[Stored data entries]
`src/rtl/pbus_pkg.sv`:
```
// Shared types and helpers for the multiplexed parallel bus master.
// Assumes three address latches (low, high, upper) in that priority order.
package pbus_pkg;

    typedef enum logic [1:0] {
        ST_IDLE = 2'd0,
        ST_ADDR = 2'd1,
        ST_DATA = 2'd2,
        ST_DONE = 2'd3
    } pbus_state_e;

    localparam int NUM_LATCH = 3;

    // Lowest pending latch index; low byte first, upper byte last.
    function automatic logic [1:0] first_pending(input logic [NUM_LATCH-1:0] mask);
        if (mask[0])      return 2'd0;
        else if (mask[1]) return 2'd1;
        else              return 2'd2;
    endfunction

endpackage

```
`src/rtl/pbus_track.sv`:
```
// Remembers the byte last loaded into each external address latch and decides
// which address phases the next access needs. Assumes cfg values are stable
// at the accepting edge; clearing enable invalidates every remembered byte.
module pbus_track
    import pbus_pkg::*;
#(
    parameter int DATA_W = 8,
    parameter int ADDR_W = 16
) (
    input  logic                 clk,
    input  logic                 rst_n,
    input  logic                 en,
    input  logic                 smart,
    input  logic [1:0]           nphase,
    input  logic [ADDR_W-1:0]    addr,
    input  logic                 accept,
    output logic [NUM_LATCH-1:0] need
);

    localparam int EXT_W = NUM_LATCH * DATA_W;

    logic [EXT_W-1:0] ext;
    assign ext = EXT_W'(addr);

    genvar g;
    generate
        for (g = 0; g < NUM_LATCH; g++) begin : g_latch
            logic [DATA_W-1:0] last_q;
            logic              vld_q;
            logic              in_use;
            logic [DATA_W-1:0] byte_now;

            assign in_use   = (nphase > 2'(g));
            assign byte_now = ext[g*DATA_W +: DATA_W];
            assign need[g]  = in_use && (!smart || !vld_q || (last_q != byte_now));

            // Record the byte each time this latch is loaded; forget on reset or disable.
            always_ff @(posedge clk) begin
                if (!rst_n || !en) begin
                    vld_q  <= 1'b0;
                    last_q <= '0;
                end else if (accept && need[g]) begin
                    vld_q  <= 1'b1;
                    last_q <= byte_now;
                end
            end
        end
    endgenerate

endmodule

```
`src/rtl/pbus_seq.sv`:
```
// Cycle sequencer: accepts a host request, walks the needed address phases in
// low/high/upper order (two cycles each, latch strobe in the first), runs a
// two-cycle data phase, then acknowledges for one cycle. Assumes the host holds
// its request fields until the acknowledge.
module pbus_seq
    import pbus_pkg::*;
#(
    parameter int DATA_W = 8,
    parameter int ADDR_W = 16
) (
    input  logic                 clk,
    input  logic                 rst_n,
    input  logic                 en,
    input  logic                 req,
    input  logic                 we,
    input  logic                 sel,
    input  logic [ADDR_W-1:0]    addr,
    input  logic [DATA_W-1:0]    wdata,
    input  logic [NUM_LATCH-1:0] need,
    input  logic [DATA_W-1:0]    ad_in,
    output logic                 accept,
    output logic [NUM_LATCH-1:0] al_act,
    output logic                 rd_act,
    output logic                 wr_act,
    output logic                 cs1_act,
    output logic                 cs2_act,
    output logic                 ad_drive,
    output logic [DATA_W-1:0]    ad_val,
    output logic                 ack,
    output logic [DATA_W-1:0]    rdata,
    output logic [ADDR_W-1:0]    cur_addr
);

    localparam int EXT_W = NUM_LATCH * DATA_W;

    pbus_state_e          st;
    logic                 sub;
    logic [1:0]           cur;
    logic [NUM_LATCH-1:0] rem;
    logic [NUM_LATCH-1:0] rem_next;
    logic                 we_q;
    logic                 sel_q;
    logic [ADDR_W-1:0]    addr_q;
    logic [DATA_W-1:0]    wdata_q;
    logic [EXT_W-1:0]     ext_q;
    logic                 busy;

    assign accept   = en && (st == ST_IDLE) && req;
    assign rem_next = rem & ~(NUM_LATCH'(1) << cur);
    assign ext_q    = EXT_W'(addr_q);
    assign busy     = (st == ST_ADDR) || (st == ST_DATA);

    // Phase state machine; disable drops any access in flight.
    always_ff @(posedge clk) begin
        if (!rst_n || !en) begin
            st  <= ST_IDLE;
            sub <= 1'b0;
            cur <= 2'd0;
            rem <= '0;
        end else begin
            case (st)
                ST_IDLE: begin
                    if (req) begin
                        sub <= 1'b0;
                        rem <= need;
                        cur <= first_pending(need);
                        st  <= (need != '0) ? ST_ADDR : ST_DATA;
                    end
                end
                ST_ADDR: begin
                    if (!sub) begin
                        sub <= 1'b1;
                    end else begin
                        sub <= 1'b0;
                        rem <= rem_next;
                        if (rem_next != '0) cur <= first_pending(rem_next);
                        else                st  <= ST_DATA;
                    end
                end
                ST_DATA: begin
                    if (!sub) begin
                        sub <= 1'b1;
                    end else begin
                        sub <= 1'b0;
                        st  <= ST_DONE;
                    end
                end
                ST_DONE: st <= ST_IDLE;
                default: st <= ST_IDLE;
            endcase
        end
    end

    // Capture the request fields at the accepting edge.
    always_ff @(posedge clk) begin
        if (!rst_n) begin
            we_q    <= 1'b0;
            sel_q   <= 1'b0;
            addr_q  <= '0;
            wdata_q <= '0;
        end else if (accept) begin
            we_q    <= we;
            sel_q   <= sel;
            addr_q  <= addr;
            wdata_q <= wdata;
        end
    end

    // Sample read data on the last cycle of the read strobe.
    always_ff @(posedge clk) begin
        if (!rst_n) begin
            rdata <= '0;
        end else if (en && (st == ST_DATA) && sub && !we_q) begin
            rdata <= ad_in;
        end
    end

    // Decode strobes and bus contents from the current phase.
    always_comb begin
        al_act   = (st == ST_ADDR && !sub) ? (NUM_LATCH'(1) << cur) : '0;
        rd_act   = (st == ST_DATA) && !we_q;
        wr_act   = (st == ST_DATA) && we_q;
        cs1_act  = busy && !sel_q;
        cs2_act  = busy && sel_q;
        ad_drive = (st == ST_ADDR) || ((st == ST_DATA) && we_q);
        ad_val   = (st == ST_ADDR) ? ext_q[cur*DATA_W +: DATA_W] : wdata_q;
        ack      = en && (st == ST_DONE);
        cur_addr = addr_q;
    end

    AST_ACK_SINGLE: assert property (@(posedge clk) disable iff (!rst_n || !en)
        ack |=> !ack);
    AST_LATCH_PULSE: assert property (@(posedge clk) disable iff (!rst_n || !en)
        (|al_act) |=> !(|al_act));
    AST_WR_TWO_CYC: assert property (@(posedge clk) disable iff (!rst_n || !en)
        $rose(wr_act) |=> wr_act);
    AST_WR_ENDS: assert property (@(posedge clk) disable iff (!rst_n || !en)
        (wr_act && $past(wr_act)) |=> !wr_act);
    AST_RD_TWO_CYC: assert property (@(posedge clk) disable iff (!rst_n || !en)
        $rose(rd_act) |=> rd_act);

endmodule

```
`src/rtl/pbus_pins.sv`:
```
// Pin stage: applies latch polarity, chip-select placement, enable gating,
// bus keeper and interrupt mode to the sequencer's internal strobes.
// Assumes ADDR_W is at least 2 so two address bits can carry chip selects.
module pbus_pins
    import pbus_pkg::*;
#(
    parameter int DATA_W = 8,
    parameter int ADDR_W = 16
) (
    input  logic                 clk,
    input  logic                 rst_n,
    input  logic                 en,
    input  logic                 al_pol,
    input  logic [1:0]           csmap,
    input  logic                 keep,
    input  logic [1:0]           irqm,
    input  logic [NUM_LATCH-1:0] al_act,
    input  logic                 rd_act,
    input  logic                 wr_act,
    input  logic                 cs1_act,
    input  logic                 cs2_act,
    input  logic                 ad_drive,
    input  logic [DATA_W-1:0]    ad_val,
    input  logic                 ack,
    input  logic [ADDR_W-1:0]    cur_addr,
    output logic                 bus_al_lo,
    output logic                 bus_al_hi,
    output logic                 bus_al_up,
    output logic                 bus_rd,
    output logic                 bus_wr,
    output logic                 bus_cs1,
    output logic                 bus_cs2,
    output logic [ADDR_W-1:0]    bus_addr,
    output logic [DATA_W-1:0]    bus_ad_out,
    output logic                 bus_ad_oe,
    output logic                 irq
);

    localparam logic [1:0] MAP_PINS  = 2'd0;
    localparam logic [1:0] MAP_A15   = 2'd1;
    localparam logic [1:0] MAP_A1514 = 2'd2;

    logic [NUM_LATCH-1:0] al_on;
    logic [1:0]           map_eff;
    logic                 c1;
    logic                 c2;
    logic [DATA_W-1:0]    held_q;
    logic                 drive_now;

    assign al_on     = en ? al_act : '0;
    assign map_eff   = (csmap == 2'd3) ? MAP_PINS : csmap;
    assign c1        = en && cs1_act;
    assign c2        = en && cs2_act;
    assign drive_now = en && ad_drive;

    // Latch strobes at the configured polarity.
    always_comb begin
        bus_al_lo = al_pol ? al_on[0] : ~al_on[0];
        bus_al_hi = al_pol ? al_on[1] : ~al_on[1];
        bus_al_up = al_pol ? al_on[2] : ~al_on[2];
    end

    // Read/write strobes and interrupt, gated by enable.
    always_comb begin
        bus_rd = en && rd_act;
        bus_wr = en && wr_act;
        irq    = ack && (irqm == 2'd1);
    end

    // Chip-select placement on dedicated pins or top address bits.
    always_comb begin
        bus_addr = cur_addr;
        bus_cs1  = 1'b0;
        bus_cs2  = 1'b0;
        case (map_eff)
            MAP_A15: begin
                bus_cs1            = c1;
                bus_addr[ADDR_W-1] = c2;
            end
            MAP_A1514: begin
                bus_addr[ADDR_W-1] = c2;
                bus_addr[ADDR_W-2] = c1;
            end
            default: begin
                bus_cs1 = c1;
                bus_cs2 = c2;
            end
        endcase
    end

    // Keeper register: last value placed on the shared bus.
    always_ff @(posedge clk) begin
        if (!rst_n) held_q <= '0;
        else if (drive_now) held_q <= ad_val;
    end

    // Shared bus drive: active value, kept value, or released.
    always_comb begin
        if (drive_now) begin
            bus_ad_oe  = 1'b1;
            bus_ad_out = ad_val;
        end else if (keep && !(en && rd_act)) begin
            bus_ad_oe  = 1'b1;
            bus_ad_out = held_q;
        end else begin
            bus_ad_oe  = 1'b0;
            bus_ad_out = '0;
        end
    end

    AST_QUIET_WHEN_OFF: assert property (@(posedge clk) disable iff (!rst_n)
        !en |-> (!bus_rd && !bus_wr && !bus_cs1 && !bus_cs2 && !ack &&
                 bus_al_lo == !al_pol && bus_al_hi == !al_pol && bus_al_up == !al_pol));
    AST_CS_EXCL: assert property (@(posedge clk) disable iff (!rst_n)
        !(bus_cs1 && bus_cs2));
    AST_RD_RELEASED: assert property (@(posedge clk) disable iff (!rst_n)
        bus_rd |-> !bus_ad_oe);
    AST_IRQ_WITH_ACK: assert property (@(posedge clk) disable iff (!rst_n)
        irq |-> ack);
    AST_WR_DRIVES: assert property (@(posedge clk) disable iff (!rst_n)
        bus_wr |-> bus_ad_oe);

endmodule

```
`src/rtl/pbus_master.sv`:
```
// Top of the multiplexed parallel bus master: ties the latch tracker, the
// phase sequencer and the pin stage together. One access at a time; host
// holds its request until the acknowledge.
module pbus_master
    import pbus_pkg::*;
#(
    parameter int DATA_W = 8,
    parameter int ADDR_W = 16
) (
    input  logic              clk,
    input  logic              rst_n,
    input  logic              cfg_en,
    input  logic [1:0]        cfg_admux,
    input  logic              cfg_smart,
    input  logic              cfg_al_pol,
    input  logic [1:0]        cfg_csmap,
    input  logic              cfg_keep,
    input  logic [1:0]        cfg_irqm,
    input  logic              host_req,
    input  logic              host_we,
    input  logic              host_sel,
    input  logic [ADDR_W-1:0] host_addr,
    input  logic [DATA_W-1:0] host_wdata,
    output logic              host_ack,
    output logic [DATA_W-1:0] host_rdata,
    output logic              irq,
    output logic [ADDR_W-1:0] bus_addr,
    output logic [DATA_W-1:0] bus_ad_out,
    output logic              bus_ad_oe,
    input  logic [DATA_W-1:0] bus_ad_in,
    output logic              bus_rd,
    output logic              bus_wr,
    output logic              bus_cs1,
    output logic              bus_cs2,
    output logic              bus_al_lo,
    output logic              bus_al_hi,
    output logic              bus_al_up
);

    logic [NUM_LATCH-1:0] need;
    logic                 accept;
    logic [NUM_LATCH-1:0] al_act;
    logic                 rd_act;
    logic                 wr_act;
    logic                 cs1_act;
    logic                 cs2_act;
    logic                 ad_drive;
    logic [DATA_W-1:0]    ad_val;
    logic                 ack;
    logic [ADDR_W-1:0]    cur_addr;

    assign host_ack = ack;

    pbus_track #(.DATA_W(DATA_W), .ADDR_W(ADDR_W)) u_track (
        .clk    (clk),
        .rst_n  (rst_n),
        .en     (cfg_en),
        .smart  (cfg_smart),
        .nphase (cfg_admux),
        .addr   (host_addr),
        .accept (accept),
        .need   (need)
    );

    pbus_seq #(.DATA_W(DATA_W), .ADDR_W(ADDR_W)) u_seq (
        .clk      (clk),
        .rst_n    (rst_n),
        .en       (cfg_en),
        .req      (host_req),
        .we       (host_we),
        .sel      (host_sel),
        .addr     (host_addr),
        .wdata    (host_wdata),
        .need     (need),
        .ad_in    (bus_ad_in),
        .accept   (accept),
        .al_act   (al_act),
        .rd_act   (rd_act),
        .wr_act   (wr_act),
        .cs1_act  (cs1_act),
        .cs2_act  (cs2_act),
        .ad_drive (ad_drive),
        .ad_val   (ad_val),
        .ack      (ack),
        .rdata    (host_rdata),
        .cur_addr (cur_addr)
    );

    pbus_pins #(.DATA_W(DATA_W), .ADDR_W(ADDR_W)) u_pins (
        .clk        (clk),
        .rst_n      (rst_n),
        .en         (cfg_en),
        .al_pol     (cfg_al_pol),
        .csmap      (cfg_csmap),
        .keep       (cfg_keep),
        .irqm       (cfg_irqm),
        .al_act     (al_act),
        .rd_act     (rd_act),
        .wr_act     (wr_act),
        .cs1_act    (cs1_act),
        .cs2_act    (cs2_act),
        .ad_drive   (ad_drive),
        .ad_val     (ad_val),
        .ack        (ack),
        .cur_addr   (cur_addr),
        .bus_al_lo  (bus_al_lo),
        .bus_al_hi  (bus_al_hi),
        .bus_al_up  (bus_al_up),
        .bus_rd     (bus_rd),
        .bus_wr     (bus_wr),
        .bus_cs1    (bus_cs1),
        .bus_cs2    (bus_cs2),
        .bus_addr   (bus_addr),
        .bus_ad_out (bus_ad_out),
        .bus_ad_oe  (bus_ad_oe),
        .irq        (irq)
    );

endmodule

```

:: YOUR ASSIGNMENT ::
Go through the data above and return each line containing the string "strobes".

:: ANSWER TO THE PROBLEM ::
    // Decode strobes and bus contents from the current phase.
// bus keeper and interrupt mode to the sequencer's internal strobes.
    // Latch strobes at the configured polarity.
    // Read/write strobes and interrupt, gated by enable.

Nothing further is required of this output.